I had a handful of experiences after that that taught me about dosage and what my tolerance was. I was getting a pretty good hang on things until One day I met ‘Girl Scout Cookies’ by way of a kiss from my now husband, Johnny. I would have thought a second hand toke wouldn’t be too bad. Next thing I knew my Dad was standing in front of me, his face contorting into worry. “Wow, your pupils are REALLY big”
All I can remember is the gaping cloud of fear that engulfed my chest as I squeaked “WHAT, OH NO!!” Immediately after, my spiritual body was ripped from my physical form and I began being thrown into a “whooshing” sensation, three years forward in time. Then I would come back into my body. Then I would “swoosh” three years backwards in time before returning to my physical form. I didn’t get to see any nifty past or future visuals, it was more of an etheric awareness I could measure in terms of ‘time’. Somewhere amidst that sensation my mind threw in visuals from a nightmare I’d had around that time. Shadowed demonic dogs that took bites out of my forearms like bubblegum taffy.
It went on for what felt like hours, but was probably more like fifteen minutes. With each return to the present awareness, I would realize I was still crying and holding onto Johnny’s pant leg while begging him to not let ‘them’ take me away again. Who were ‘them’ you ask? I have no idea, and that creeps me out just a little more when I think about it.
It felt endless not only for me, but my partner as well. In another present blip of awareness he touched my shoulder and told me to find an anchor. Some kind of mode to distract myself. I just sobbed because he sounded like he was underwater, and it only made everything seem more broken in my then fractured mind.
“Draw it, babe!” he urged.
I blinked as something clicked into place.
“Draw it?” I repeated.
Then my focus started to funnel like tunnel vision towards my sketchbook, instead of dragging me off again.
“Take everything you’re experiencing and put it on the book instead of on yourself,” he said.
He was brilliant. I nodded, as hot tears ceased their falling. Pen in hand, I just started scribbling shapes, and words, anything that came to my perception. They were barking mad, but at least they were something. Not some psychotic jumble of fear and confusion.
It took another ten minutes, but I’d successfully drained the last lines of madness onto the page. All that remained was exhaustion, which I happily allowed to throw me into a nap.

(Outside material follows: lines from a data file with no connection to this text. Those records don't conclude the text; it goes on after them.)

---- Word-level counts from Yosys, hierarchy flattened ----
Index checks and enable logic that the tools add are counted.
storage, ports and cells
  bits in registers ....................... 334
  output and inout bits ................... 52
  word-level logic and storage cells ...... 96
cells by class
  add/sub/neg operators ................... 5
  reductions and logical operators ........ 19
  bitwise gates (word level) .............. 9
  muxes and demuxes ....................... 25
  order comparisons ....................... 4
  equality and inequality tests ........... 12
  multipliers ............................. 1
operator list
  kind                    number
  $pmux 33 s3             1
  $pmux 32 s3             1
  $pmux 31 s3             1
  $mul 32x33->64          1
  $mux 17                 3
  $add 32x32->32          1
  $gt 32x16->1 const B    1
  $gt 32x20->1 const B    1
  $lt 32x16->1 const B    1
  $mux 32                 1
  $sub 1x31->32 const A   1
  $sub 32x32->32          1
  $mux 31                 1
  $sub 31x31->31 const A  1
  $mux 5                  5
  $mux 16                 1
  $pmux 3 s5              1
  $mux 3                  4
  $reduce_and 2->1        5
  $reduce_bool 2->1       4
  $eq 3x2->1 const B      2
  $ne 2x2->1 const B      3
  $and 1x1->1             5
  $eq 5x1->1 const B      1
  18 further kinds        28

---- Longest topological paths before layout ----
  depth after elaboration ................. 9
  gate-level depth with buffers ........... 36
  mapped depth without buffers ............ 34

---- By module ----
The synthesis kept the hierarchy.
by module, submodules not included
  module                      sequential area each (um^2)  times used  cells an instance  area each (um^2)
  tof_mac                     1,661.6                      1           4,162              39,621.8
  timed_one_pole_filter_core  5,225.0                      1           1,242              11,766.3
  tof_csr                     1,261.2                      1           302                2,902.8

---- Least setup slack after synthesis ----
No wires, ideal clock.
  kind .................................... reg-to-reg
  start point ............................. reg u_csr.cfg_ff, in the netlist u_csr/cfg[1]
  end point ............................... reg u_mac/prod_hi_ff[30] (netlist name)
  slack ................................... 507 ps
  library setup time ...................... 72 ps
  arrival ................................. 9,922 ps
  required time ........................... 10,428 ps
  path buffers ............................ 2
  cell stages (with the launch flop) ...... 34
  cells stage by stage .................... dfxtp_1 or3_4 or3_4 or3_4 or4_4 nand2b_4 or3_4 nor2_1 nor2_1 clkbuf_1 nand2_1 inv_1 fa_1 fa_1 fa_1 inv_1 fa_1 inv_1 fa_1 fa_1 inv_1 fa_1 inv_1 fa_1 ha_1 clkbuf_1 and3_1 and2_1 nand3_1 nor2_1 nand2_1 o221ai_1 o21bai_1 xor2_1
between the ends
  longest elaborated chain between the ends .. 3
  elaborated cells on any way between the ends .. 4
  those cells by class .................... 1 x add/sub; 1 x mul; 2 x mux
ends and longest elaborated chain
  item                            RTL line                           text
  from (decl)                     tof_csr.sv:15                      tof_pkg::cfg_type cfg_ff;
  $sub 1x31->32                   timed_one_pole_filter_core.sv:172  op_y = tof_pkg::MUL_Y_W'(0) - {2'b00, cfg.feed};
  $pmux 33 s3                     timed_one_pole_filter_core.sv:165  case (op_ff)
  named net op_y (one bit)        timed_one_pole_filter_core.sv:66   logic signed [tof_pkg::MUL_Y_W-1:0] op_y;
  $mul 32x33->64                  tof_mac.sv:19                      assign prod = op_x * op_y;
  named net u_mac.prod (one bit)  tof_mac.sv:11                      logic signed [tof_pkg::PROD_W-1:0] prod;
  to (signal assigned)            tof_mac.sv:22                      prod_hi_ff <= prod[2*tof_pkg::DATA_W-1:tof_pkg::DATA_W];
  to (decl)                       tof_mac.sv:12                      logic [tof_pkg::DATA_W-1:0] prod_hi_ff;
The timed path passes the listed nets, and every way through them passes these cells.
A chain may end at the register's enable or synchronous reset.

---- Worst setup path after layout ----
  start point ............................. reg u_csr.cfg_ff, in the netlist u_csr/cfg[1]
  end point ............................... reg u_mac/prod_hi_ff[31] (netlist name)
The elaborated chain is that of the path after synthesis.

I had one more experience like that, but less severe. I don’t remember anything about the strain except for the fact that it was different from what had me time traveling. I’ll tell you one thing though, it was enough to have me back off from THC and start asking questions. What is the purpose of THC for me? Am I just using it to escape aimlessly or is it actually benefiting me? Why did this uncomfortable reaction happen to me, but not most others? Was there a reason? Did it actually happen to more people than I was aware of? Actually, YES. It did! Working in a dispensary with a CBD section has led me to meeting many patients with similar issues.
I’m not a licensed authority on mood disorders, but I know that my mother has the same issues with cannabis, as well as my grandmother. Her side of the family has a few members with Schizophrenia among other mood disorders like Borderline Personality Disorder. It’s in our blood line, regardless of us not actively having signs or symptoms. If you have ever experienced similar situations to what you’ve just read and are curious, hit up google for some interesting studies! Discern for yourselves and I wish you all the best in the great quest for understanding.